* What is required:
Begin at the line containing "2 | 2 | 2.47 |" in the entries below and end at the line containing "after CTS: rd_ptr[0]"; transcribe that range exactly and nothing outside it.

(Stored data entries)

============================================================

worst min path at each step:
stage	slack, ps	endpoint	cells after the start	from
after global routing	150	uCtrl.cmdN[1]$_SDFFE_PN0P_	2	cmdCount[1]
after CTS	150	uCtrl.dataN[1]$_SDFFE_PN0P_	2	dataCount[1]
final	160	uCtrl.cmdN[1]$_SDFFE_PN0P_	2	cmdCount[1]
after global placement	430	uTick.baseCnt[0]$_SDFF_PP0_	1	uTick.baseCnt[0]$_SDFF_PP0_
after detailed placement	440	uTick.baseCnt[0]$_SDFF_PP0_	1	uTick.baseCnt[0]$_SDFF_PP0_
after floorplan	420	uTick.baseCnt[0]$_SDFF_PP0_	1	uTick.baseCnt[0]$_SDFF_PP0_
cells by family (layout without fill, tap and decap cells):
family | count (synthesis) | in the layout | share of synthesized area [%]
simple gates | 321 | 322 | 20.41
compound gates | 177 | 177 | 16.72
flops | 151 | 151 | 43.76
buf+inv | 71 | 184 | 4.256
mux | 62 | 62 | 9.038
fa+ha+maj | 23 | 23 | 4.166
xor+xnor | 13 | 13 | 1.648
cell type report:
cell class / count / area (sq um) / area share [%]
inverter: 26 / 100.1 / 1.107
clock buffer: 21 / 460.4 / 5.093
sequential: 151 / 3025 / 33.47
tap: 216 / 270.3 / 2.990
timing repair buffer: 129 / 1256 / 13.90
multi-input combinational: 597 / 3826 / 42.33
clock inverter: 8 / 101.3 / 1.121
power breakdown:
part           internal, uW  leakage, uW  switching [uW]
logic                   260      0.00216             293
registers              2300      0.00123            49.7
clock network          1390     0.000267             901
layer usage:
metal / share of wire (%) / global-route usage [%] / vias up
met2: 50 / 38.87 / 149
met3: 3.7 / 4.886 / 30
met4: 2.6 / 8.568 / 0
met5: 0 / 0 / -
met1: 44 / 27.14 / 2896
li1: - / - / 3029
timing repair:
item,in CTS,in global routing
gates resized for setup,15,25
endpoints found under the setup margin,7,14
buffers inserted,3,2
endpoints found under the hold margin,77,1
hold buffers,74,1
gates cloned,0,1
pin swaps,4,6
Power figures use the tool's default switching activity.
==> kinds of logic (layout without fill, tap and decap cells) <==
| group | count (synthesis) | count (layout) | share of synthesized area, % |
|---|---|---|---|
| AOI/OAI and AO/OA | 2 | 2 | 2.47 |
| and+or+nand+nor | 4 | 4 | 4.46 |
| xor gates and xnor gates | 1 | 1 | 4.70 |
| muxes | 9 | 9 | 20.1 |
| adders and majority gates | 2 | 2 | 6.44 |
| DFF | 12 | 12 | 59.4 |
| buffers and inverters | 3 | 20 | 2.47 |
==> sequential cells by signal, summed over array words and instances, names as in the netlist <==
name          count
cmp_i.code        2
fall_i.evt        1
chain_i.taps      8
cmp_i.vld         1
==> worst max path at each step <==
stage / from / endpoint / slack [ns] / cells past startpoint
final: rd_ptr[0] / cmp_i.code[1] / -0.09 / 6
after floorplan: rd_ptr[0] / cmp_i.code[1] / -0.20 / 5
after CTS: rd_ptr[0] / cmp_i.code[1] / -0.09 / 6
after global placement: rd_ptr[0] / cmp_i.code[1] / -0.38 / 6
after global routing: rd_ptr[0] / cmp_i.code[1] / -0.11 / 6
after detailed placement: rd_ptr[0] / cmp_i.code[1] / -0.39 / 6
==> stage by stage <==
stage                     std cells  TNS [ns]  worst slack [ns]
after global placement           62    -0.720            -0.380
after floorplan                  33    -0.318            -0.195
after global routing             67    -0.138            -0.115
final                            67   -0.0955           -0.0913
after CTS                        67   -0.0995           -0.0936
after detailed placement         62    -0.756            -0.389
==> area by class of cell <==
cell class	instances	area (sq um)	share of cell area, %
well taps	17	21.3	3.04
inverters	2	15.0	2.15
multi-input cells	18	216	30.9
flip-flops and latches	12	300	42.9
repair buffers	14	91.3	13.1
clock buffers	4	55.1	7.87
File: src/rtl/gpio_dbnc_pkg.sv
package gpio_dbnc_pkg;

  typedef enum logic [1:0] {
    MODE_BYPASS    = 2'b00,
    MODE_FILTER    = 2'b01,
    MODE_PASS_LOW  = 2'b10,
    MODE_PASS_HIGH = 2'b11
  } dbnc_mode_e;

  typedef struct packed {
    logic [3:0] cnt;
    logic [1:0] unit;
    dbnc_mode_e mode;
  } dbnc_cfg_t;

endpackage

File: src/rtl/gpio_dbnc_sync.sv
module gpio_dbnc_sync #(
  parameter int STAGES = 2
) (
  input  logic clk_i,
  input  logic rst_ni,
  input  logic d_i,
  output logic q_o
);
  logic [STAGES-1:0] stage_q;

  for (genvar g = 0; g < STAGES; g++) begin : g_stage
    if (g == 0) begin : g_first
      always_ff @(posedge clk_i or negedge rst_ni)
        if (!rst_ni) stage_q[g] <= 1'b0;
        else         stage_q[g] <= d_i;
    end else begin : g_next
      always_ff @(posedge clk_i or negedge rst_ni)
        if (!rst_ni) stage_q[g] <= 1'b0;
        else         stage_q[g] <= stage_q[g-1];
    end
  end

  assign q_o = stage_q[STAGES-1];
endmodule

File: src/rtl/gpio_dbnc_prescaler.sv
module gpio_dbnc_prescaler #(
  parameter int UNIT_LEN0 = 2,
  parameter int UNIT_LEN1 = 8,
  parameter int UNIT_LEN2 = 512,
  parameter int UNIT_LEN3 = 2048,
  localparam int PW = $clog2(UNIT_LEN3)
) (
  input  logic       clk_i,
  input  logic       rst_ni,
  input  logic       clear_i,
  input  logic       rtc_tick_i,
  input  logic [1:0] unit_sel_i,
  output logic       unit_tick_o
);
  logic [PW-1:0] tick_cnt_q;
  logic [PW-1:0] last_val;

  always_comb begin
    unique case (unit_sel_i)
      2'b00:   last_val = PW'(UNIT_LEN0 - 1);
      2'b01:   last_val = PW'(UNIT_LEN1 - 1);
      2'b10:   last_val = PW'(UNIT_LEN2 - 1);
      default: last_val = PW'(UNIT_LEN3 - 1);
    endcase
  end

  assign unit_tick_o = !clear_i && rtc_tick_i && (tick_cnt_q == last_val);

  always_ff @(posedge clk_i or negedge rst_ni) begin
    if (!rst_ni)                     tick_cnt_q <= '0;
    else if (clear_i || unit_tick_o) tick_cnt_q <= '0;
    else if (rtc_tick_i)             tick_cnt_q <= tick_cnt_q + PW'(1);
  end
endmodule
<file path="src/rtl/fbu_pkg.sv">
package fbu_pkg;

    localparam int WORD_W  = 32;
    localparam int CHAN_W  = 8;
    localparam int POS_W   = 5;

    typedef enum logic [2:0] {
        DEPTH_1   = 3'd0,
        DEPTH_2   = 3'd1,
        DEPTH_4   = 3'd2,
        DEPTH_8   = 3'd3,
        DEPTH_16  = 3'd4,
        DEPTH_32  = 3'd5,
        DEPTH_565 = 3'd6,
        DEPTH_12  = 3'd7
    } depth_e;

    typedef enum logic [2:0] {
        FMT_INDEX,
        FMT_5551,
        FMT_565,
        FMT_444,
        FMT_888
    } fmt_e;

    typedef struct packed {
        depth_e     depth;
        logic       swap_rb;
        logic       be_byte;
        logic       be_pix;
        logic [1:0] mux;
    } cfg_t;

    typedef struct packed {
        logic              is_index;
        logic [CHAN_W-1:0] index;
        logic [CHAN_W-1:0] r;
        logic [CHAN_W-1:0] g;
        logic [CHAN_W-1:0] b;
    } pix_t;

    function automatic logic [5:0] slot_width(depth_e d);
        case (d)
            DEPTH_1:  return 6'd1;
            DEPTH_2:  return 6'd2;
            DEPTH_4:  return 6'd4;
            DEPTH_8:  return 6'd8;
            DEPTH_32: return 6'd32;
            default:  return 6'd16;
        endcase
    endfunction

    function automatic logic [5:0] pix_per_word(depth_e d);
        case (d)
            DEPTH_1:  return 6'd32;
            DEPTH_2:  return 6'd16;
            DEPTH_4:  return 6'd8;
            DEPTH_8:  return 6'd4;
            DEPTH_32: return 6'd1;
            default:  return 6'd2;
        endcase
    endfunction

    function automatic logic [CHAN_W-1:0] widen5(logic [4:0] v);
        return {v, 3'b000};
    endfunction

    function automatic logic [CHAN_W-1:0] widen6(logic [5:0] v);
        return {v, 2'b00};
    endfunction

    function automatic logic [CHAN_W-1:0] widen4(logic [3:0] v);
        return {v, 4'b0000};
    endfunction

endpackage

</file>
<file path="src/rtl/fbu_line_bytes.sv">
module fbu_line_bytes
    import fbu_pkg::*;
#(
    parameter int COL_W = 12
) (
    input  depth_e           depth,
    input  logic [COL_W-1:0] cols,
    output logic [COL_W+1:0] bytes
);
    localparam int OUT_W = COL_W + 2;

    logic [OUT_W-1:0] cols_x;
    assign cols_x = OUT_W'(cols);

    always_comb begin
        case (depth)
            DEPTH_1:  bytes = cols_x >> 3;
            DEPTH_2:  bytes = cols_x >> 2;
            DEPTH_4:  bytes = cols_x >> 1;
            DEPTH_8:  bytes = cols_x;
            DEPTH_32: bytes = cols_x << 2;
            default:  bytes = cols_x << 1;
        endcase
    end
endmodule

</file>
<file path="src/rtl/fbu_byte_order.sv">
module fbu_byte_order
    import fbu_pkg::*;
(
    input  logic [WORD_W-1:0] word_in,
    input  logic              reverse,
    output logic [WORD_W-1:0] word_out
);
    localparam int NBYTES = WORD_W / 8;

    logic [WORD_W-1:0] flipped;

    genvar gi;
    generate
        for (gi = 0; gi < NBYTES; gi++) begin : g_lane
            assign flipped[gi*8 +: 8] = word_in[(NBYTES-1-gi)*8 +: 8];
        end
    endgenerate

    assign word_out = reverse ? flipped : word_in;
endmodule

</file>
<file path="src/rtl/fbu_pix_select.sv">
module fbu_pix_select
    import fbu_pkg::*;
(
    input  logic [WORD_W-1:0] word,
    input  depth_e            depth,
    input  logic              be_pix,
    input  logic              be_byte,
    input  logic [POS_W-1:0]  pos,
    output logic [WORD_W-1:0] raw
);
    logic [5:0]        width;
    logic [9:0]        lin_off;
    logic [9:0]        off;
    logic [32:0]       one_sh;
    logic [WORD_W-1:0] mask;
    logic              sub_byte;

    assign width    = slot_width(depth);
    assign lin_off  = 10'(pos) * 10'(width);
    assign sub_byte = (width < 6'd8);

    always_comb begin
        if (sub_byte && be_pix && !be_byte)
            off = {lin_off[9:3], 3'b000} + (10'd8 - 10'(width) - {7'd0, lin_off[2:0]});
        else
            off = lin_off;
    end

    assign one_sh = 33'd1 << width;
    assign mask   = one_sh[WORD_W-1:0] - 32'd1;
    assign raw    = (word >> off[4:0]) & mask;
endmodule

</file>
<file path="src/rtl/fbu_color_decode.sv">
module fbu_color_decode
    import fbu_pkg::*;
#(
    parameter bit NATIVE_565 = 1'b0
) (
    input  logic [WORD_W-1:0] raw,
    input  cfg_t              cfg,
    output pix_t              pix
);
    fmt_e              fmt;
    logic              swap;
    logic [CHAN_W-1:0] ch_lo;
    logic [CHAN_W-1:0] ch_mid;
    logic [CHAN_W-1:0] ch_hi;

    always_comb begin
        swap = cfg.swap_rb;
        case (cfg.depth)
            DEPTH_1, DEPTH_2, DEPTH_4, DEPTH_8: fmt = FMT_INDEX;
            DEPTH_32:  fmt = FMT_888;
            DEPTH_565: fmt = FMT_565;
            DEPTH_12:  fmt = FMT_444;
            default: begin
                if (NATIVE_565) begin
                    fmt = FMT_5551;
                end else begin
                    case (cfg.mux)
                        2'd1:    fmt = FMT_5551;
                        2'd3: begin
                            fmt  = FMT_565;
                            swap = 1'b1;
                        end
                        default: fmt = FMT_565;
                    endcase
                end
            end
        endcase
    end

    always_comb begin
        case (fmt)
            FMT_5551: begin
                ch_lo  = widen5(raw[4:0]);
                ch_mid = widen5(raw[9:5]);
                ch_hi  = widen5(raw[14:10]);
            end
            FMT_565: begin
                ch_lo  = widen5(raw[4:0]);
                ch_mid = widen6(raw[10:5]);
                ch_hi  = widen5(raw[15:11]);
            end
            FMT_444: begin
                ch_lo  = widen4(raw[3:0]);
                ch_mid = widen4(raw[7:4]);
                ch_hi  = widen4(raw[11:8]);
            end
            FMT_888: begin
                ch_lo  = raw[7:0];
                ch_mid = raw[15:8];
                ch_hi  = raw[23:16];
            end
            default: begin
                ch_lo  = '0;
                ch_mid = '0;
                ch_hi  = '0;
            end
        endcase
    end

    always_comb begin
        pix          = '0;
        pix.is_index = (fmt == FMT_INDEX);
        if (fmt == FMT_INDEX) begin
            pix.index = raw[CHAN_W-1:0];
        end else begin
            pix.g = ch_mid;
            pix.r = swap ? ch_hi : ch_lo;
            pix.b = swap ? ch_lo : ch_hi;
        end
    end
endmodule

</file>
<file path="src/rtl/fb_unpack.sv">
module fb_unpack
    import fbu_pkg::*;
#(
    parameter int COL_W      = 12,
    parameter bit NATIVE_565 = 1'b0
) (
    input  logic             clk,
    input  logic             rst,
    input  logic [2:0]       cfg_depth,
    input  logic             cfg_swap_rb,
    input  logic             cfg_be_byte,
    input  logic             cfg_be_pix,
    input  logic [1:0]       mux_sel,
    input  logic [COL_W-1:0] cfg_cols,
    output logic [COL_W+1:0] bytes_per_line,
    input  logic             in_valid,
    output logic             in_ready,
    input  logic [31:0]      in_word,
    output logic             out_valid,
    input  logic             out_ready,
    output logic             out_is_index,
    output logic [7:0]       out_index,
    output logic [7:0]       out_r,
    output logic [7:0]       out_g,
    output logic [7:0]       out_b
);
    cfg_t              cfg_in;
    cfg_t              cfg_q;
    logic [WORD_W-1:0] ordered_word;
    logic [WORD_W-1:0] word_q;
    logic              full_q;
    logic [POS_W-1:0]  pos_q;
    logic              accept;
    logic              last_pix;
    logic [5:0]        ppw;
    logic [WORD_W-1:0] raw;
    pix_t              pix;

    assign cfg_in = '{depth:   depth_e'(cfg_depth),
                      swap_rb: cfg_swap_rb,
                      be_byte: cfg_be_byte,
                      be_pix:  cfg_be_pix,
                      mux:     mux_sel};

    fbu_line_bytes #(.COL_W(COL_W)) u_line (
        .depth (depth_e'(cfg_depth)),
        .cols  (cfg_cols),
        .bytes (bytes_per_line)
    );

    fbu_byte_order u_order (
        .word_in  (in_word),
        .reverse  (cfg_be_byte),
        .word_out (ordered_word)
    );

    assign in_ready = !full_q;
    assign accept   = in_valid && !full_q;
    assign ppw      = pix_per_word(cfg_q.depth);
    assign last_pix = ({1'b0, pos_q} == ppw - 6'd1);

    always_ff @(posedge clk) begin
        if (rst) begin
            full_q <= 1'b0;
            pos_q  <= '0;
            word_q <= '0;
            cfg_q  <= '0;
        end else if (accept) begin
            full_q <= 1'b1;
            pos_q  <= '0;
            word_q <= ordered_word;
            cfg_q  <= cfg_in;
        end else if (full_q && out_ready) begin
            if (last_pix) begin
                full_q <= 1'b0;
                pos_q  <= '0;
            end else begin
                pos_q  <= pos_q + 1'b1;
            end
        end
    end

    fbu_pix_select u_select (
        .word    (word_q),
        .depth   (cfg_q.depth),
        .be_pix  (cfg_q.be_pix),
        .be_byte (cfg_q.be_byte),
        .pos     (pos_q),
        .raw     (raw)
    );

    fbu_color_decode #(.NATIVE_565(NATIVE_565)) u_decode (
        .raw (raw),
        .cfg (cfg_q),
        .pix (pix)
    );

    assign out_valid    = full_q;
    assign out_is_index = pix.is_index;
    assign out_index    = pix.index;
    assign out_r        = pix.r;
    assign out_g        = pix.g;
    assign out_b        = pix.b;
endmodule

</file>
<file path="src/rtl/sio_pkg.sv">
package sio_pkg;
  localparam int unsigned MASK_W = 4;
  localparam int unsigned BIT_ACK = 0;
  localparam int unsigned BIT_ATN = 1;
  localparam int unsigned BIT_TGT = 2;
  localparam int unsigned BIT_CAR = 3;

  typedef enum logic [1:0] {
    OP_NONE = 2'b00,
    OP_WAIT = 2'b01,
    OP_SET  = 2'b10,
    OP_CLR  = 2'b11
  } sio_op_e;

  typedef enum logic [1:0] {
    RES_NONE  = 2'b00,
    RES_SEL   = 2'b01,
    RES_RESEL = 2'b10,
    RES_ABORT = 2'b11
  } sio_res_e;
endpackage

</file>
<file path="src/rtl/sio_wait_unit.sv">
module sio_wait_unit #(
  parameter int unsigned ADDR_W = 32
) (
  input  logic              clk,
  input  logic              rst,
  input  logic              start,
  input  logic [ADDR_W-1:0] jump,
  input  logic [ADDR_W-1:0] ptr,
  input  logic              sel,
  input  logic              resel,
  input  logic              abort,
  output logic              pending,
  output logic              res_vld,
  output logic [ADDR_W-1:0] res_addr,
  output logic [1:0]        res_code
);
  import sio_pkg::*;

  logic [ADDR_W-1:0] jump_q, ptr_q;
  logic              any_ev;
  sio_res_e          ev_code;

  assign any_ev = sel | resel | abort;

  // fixed priority: abort > reselect > select
  always_comb begin
    if (abort)      ev_code = RES_ABORT;
    else if (resel) ev_code = RES_RESEL;
    else            ev_code = RES_SEL;
  end

  always_ff @(posedge clk) begin
    if (rst) begin
      pending  <= 1'b0;
      res_vld  <= 1'b0;
      res_addr <= '0;
      res_code <= RES_NONE;
      jump_q   <= '0;
      ptr_q    <= '0;
    end else begin
      res_vld <= 1'b0;
      if (!pending) begin
        if (start) begin
          pending <= 1'b1;
          jump_q  <= jump;
          ptr_q   <= ptr;
        end
      end else if (any_ev) begin
        pending  <= 1'b0;
        res_vld  <= 1'b1;
        res_code <= ev_code;
        res_addr <= (ev_code == RES_SEL) ? ptr_q : jump_q;
      end
    end
  end
endmodule

</file>
<file path="src/rtl/sio_ctl_bits.sv">
module sio_ctl_bits #(
  parameter int unsigned NBITS = 4
) (
  input  logic             clk,
  input  logic             rst,
  input  logic             wr_en,
  input  logic             set_not_clr,
  input  logic [NBITS-1:0] mask,
  output logic [NBITS-1:0] state
);
  for (genvar i = 0; i < NBITS; i++) begin : g_bit
    always_ff @(posedge clk) begin
      if (rst)                   state[i] <= 1'b0;
      else if (wr_en && mask[i]) state[i] <= set_not_clr;
    end
  end
endmodule

</file>
<file path="src/rtl/sio_exec.sv">
module sio_exec #(
  parameter int unsigned ADDR_W = 32
) (
  input  logic              clk,
  input  logic              rst,
  input  logic              op_valid,
  input  logic [1:0]        op_code,
  input  logic [3:0]        op_mask,
  input  logic [ADDR_W-1:0] op_jump,
  input  logic [ADDR_W-1:0] seq_ptr,
  input  logic              sel_in,
  input  logic              resel_in,
  input  logic              host_abort,
  output logic              busy,
  output logic              done,
  output logic              next_vld,
  output logic [ADDR_W-1:0] next_addr,
  output logic [1:0]        outcome,
  output logic              ack_lat,
  output logic              atn_lat,
  output logic              tgt_mode,
  output logic              carry,
  output logic              bus_ack_oe,
  output logic              bus_atn_oe
);
  import sio_pkg::*;

  logic              accept, wait_go, bits_go;
  logic              ctl_done_q;
  logic [MASK_W-1:0] bits;

  assign accept  = op_valid && !busy;
  assign wait_go = accept && (op_code == OP_WAIT);
  assign bits_go = accept && ((op_code == OP_SET) || (op_code == OP_CLR));

  sio_wait_unit #(.ADDR_W(ADDR_W)) wait_i (
    .clk      (clk),
    .rst      (rst),
    .start    (wait_go),
    .jump     (op_jump),
    .ptr      (seq_ptr),
    .sel      (sel_in),
    .resel    (resel_in),
    .abort    (host_abort),
    .pending  (busy),
    .res_vld  (next_vld),
    .res_addr (next_addr),
    .res_code (outcome)
  );

  sio_ctl_bits #(.NBITS(MASK_W)) bits_i (
    .clk         (clk),
    .rst         (rst),
    .wr_en       (bits_go),
    .set_not_clr (op_code == OP_SET),
    .mask        (op_mask),
    .state       (bits)
  );

  always_ff @(posedge clk) begin
    if (rst) ctl_done_q <= 1'b0;
    else     ctl_done_q <= bits_go;
  end

  assign done       = ctl_done_q | next_vld;
  assign ack_lat    = bits[BIT_ACK];
  assign atn_lat    = bits[BIT_ATN];
  assign tgt_mode   = bits[BIT_TGT];
  assign carry      = bits[BIT_CAR];
  assign bus_ack_oe = bits[BIT_ACK] & ~bits[BIT_TGT];
  assign bus_atn_oe = bits[BIT_ATN] & ~bits[BIT_TGT];
endmodule

</file>
<file path="config.mk">
export PLATFORM = sky130hd
export DESIGN_NAME = sio_exec
export DESIGN_NICKNAME = d
export VERILOG_FILES = /design/src/rtl/sio_pkg.sv /design/src/rtl/sio_wait_unit.sv /design/src/rtl/sio_ctl_bits.sv /design/src/rtl/sio_exec.sv
export SDC_FILE = /design/constraint.sdc
export NUM_CORES = 1
export LEC_CHECK = 0
export ABC_AREA = 1
export BUFFER_PORTS_ARGS = -buffer_cell sky130_fd_sc_hd__buf_2
export CAP_MARGIN = 20
export CORE_ASPECT_RATIO = 1.5
export CORE_UTILIZATION = 40
export DETAILED_ROUTE_END_ITERATION = 8
export GPL_TIMING_DRIVEN = 0
export SETUP_SLACK_MARGIN = 0.1
export SYNTH_ARGS = -nofsm -noshare
export SYNTH_HDL_FRONTEND = slang
export SYNTH_SLANG_ARGS = --single-unit
</file>
<file path="constraint.sdc">
create_clock -name clk -period 1.4 [get_ports clk]
set_clock_uncertainty 0.05 [all_clocks]
set_input_delay 0.21 -clock clk [delete_from_list [all_inputs] [get_ports clk]]
set_output_delay 0.21 -clock clk [all_outputs]
set_load 0.02 [all_outputs]
</file>
==> metrics.txt <==
outcome completed; drc violations 0; clock buffer depth 2; Worst R2R Setup Slack 0.15 ns; flops & latches, synth about 110; maxcap violations 0; Rows 46; port bufs ~120; commonest non-fill, non-tap cell in the layout nor2_1; Syn-to-layout area delta 25.2%; part of the Yosys area used for sequential elements 47.8%; Clock Tree Root clkbuf_16; Final HPWL DP around 8500 µm; Finished Layout Cells 922; peak supply drop around 0.72 mV; chip width 87.6 µm; DRT Pass-1 Iters 4; Vias per Instance 4.50; vias in the first global route 3867; Mean Syn Cell Area roughly 7 µm²; PwrDens around 1200 nW/µm²; Iter 0 DRT Violations between 100 and 150; initial antenna violation count 0; gr ovfl total 0; Clk Latency, worst-skew pair ~0.34 ns; CTS tree yes; largest net degree at the start of global routing 17; Max Slew Vio Count 0; total CTS buffers 9; via count about 4200; Hold-fix buffers, CTS 0; Core Area 10600 µm²; RSZ-0062 raised after global routing false; setup TNS 0 ns; Antenna diodes 0; Slew HR about two thirds; synth unique cells 19; Syn Std Cell Area 4390 µm²; GPL Wtd Cong around 0.75; commonest non-fill, non-tap cells in the layout nor2_1 (205), nand2_1 (140), buf_2 (123); final worst-path cycle share 90.2%; total placed cells including tap cells slightly above 900; Static Leak approximately 2.8 nW; Tot GR Track Use around 21%; worst-path fanout max 1; Post-Synthesis Cells around 650; layout cells sized above 1 a little over a fifth; Final setup viols 0; Clock Sinks between 100 and 150; remaining antenna violation count 0; max frequency 792 MHz; Hold Crit Class primary input to register; die area around 11000 µm²; Final nets 849; minimum clock period between 1 and 1.5 ns; crit path kind register to output port; per-cell routed wire length around 12 µm; final hold vios 0; Mapped Nets between 700 and 800; IO Count 119; Req. time, crit path 1.14 ns; Die Y ~130 µm; clock-pin slew on the worst setup and hold paths about 0.06 ns; initial core utilization 41.3%; actual slew at the worst max-slew pin 0.515 ns; nature of the critical path endpoint output port; YS warnings 0; CP Data Arrival Time 1.00 ns; DRT Wirelength 11300 µm; H-tree Lvls 3; first-pass GRT wire length ~18000 µm; crit start category register
-- cell type report --
type,instances,area [µm²]
buffer,42,274
clock buffer,10,239
clock inverter,6,57.6
fill,1125,5150
inverter,42,160
multi-input combinational,456,1890
sequential,105,2110
tap,144,180
timing repair buffer,117,594
-- routing by layer --
layer	global-route usage, %	part of all wire, %
met1	23.7	43
met2	37.8	52
met3	3.42	3.5
met4	8.58	2.0
met5	0	0
-- stage by stage --
step	area, µm²	power [mW]	worst slack, ns	util [%]	hold slack [ns]
floorplan	4390	3.73	0.113	-	0.229
global placement	5150	4.00	-0.0939	48.4	0.396
finish	5500	6.45	0.137	51.7	0.0383
global route	5500	6.75	0.104	51.7	0.0379
detailed placement	5150	4.01	-0.105	48.4	0.404
CTS	5470	6.51	0.101	51.4	0.0373
-- path summary, 6_finish.rpt --
kind / startpoint / end / cells past startpoint
worst max-delay path: ctl_done_q / done / 2
worst min-delay path: rst / wait_i.pending / 2
worst max register to register: wait_i.pending / wait_i.ptr_q[14] / 6
worst min register to register: wait_i.res_code[0] / wait_i.res_code[0] / 2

============================================================

* Task output:
| AOI/OAI and AO/OA | 2 | 2 | 2.47 |
| and+or+nand+nor | 4 | 4 | 4.46 |
| xor gates and xnor gates | 1 | 1 | 4.70 |
| muxes | 9 | 9 | 20.1 |
| adders and majority gates | 2 | 2 | 6.44 |
| DFF | 12 | 12 | 59.4 |
| buffers and inverters | 3 | 20 | 2.47 |
==> sequential cells by signal, summed over array words and instances, names as in the netlist <==
name          count
cmp_i.code        2
fall_i.evt        1
chain_i.taps      8
cmp_i.vld         1
==> worst max path at each step <==
stage / from / endpoint / slack [ns] / cells past startpoint
final: rd_ptr[0] / cmp_i.code[1] / -0.09 / 6
after floorplan: rd_ptr[0] / cmp_i.code[1] / -0.20 / 5
after CTS: rd_ptr[0] / cmp_i.code[1] / -0.09 / 6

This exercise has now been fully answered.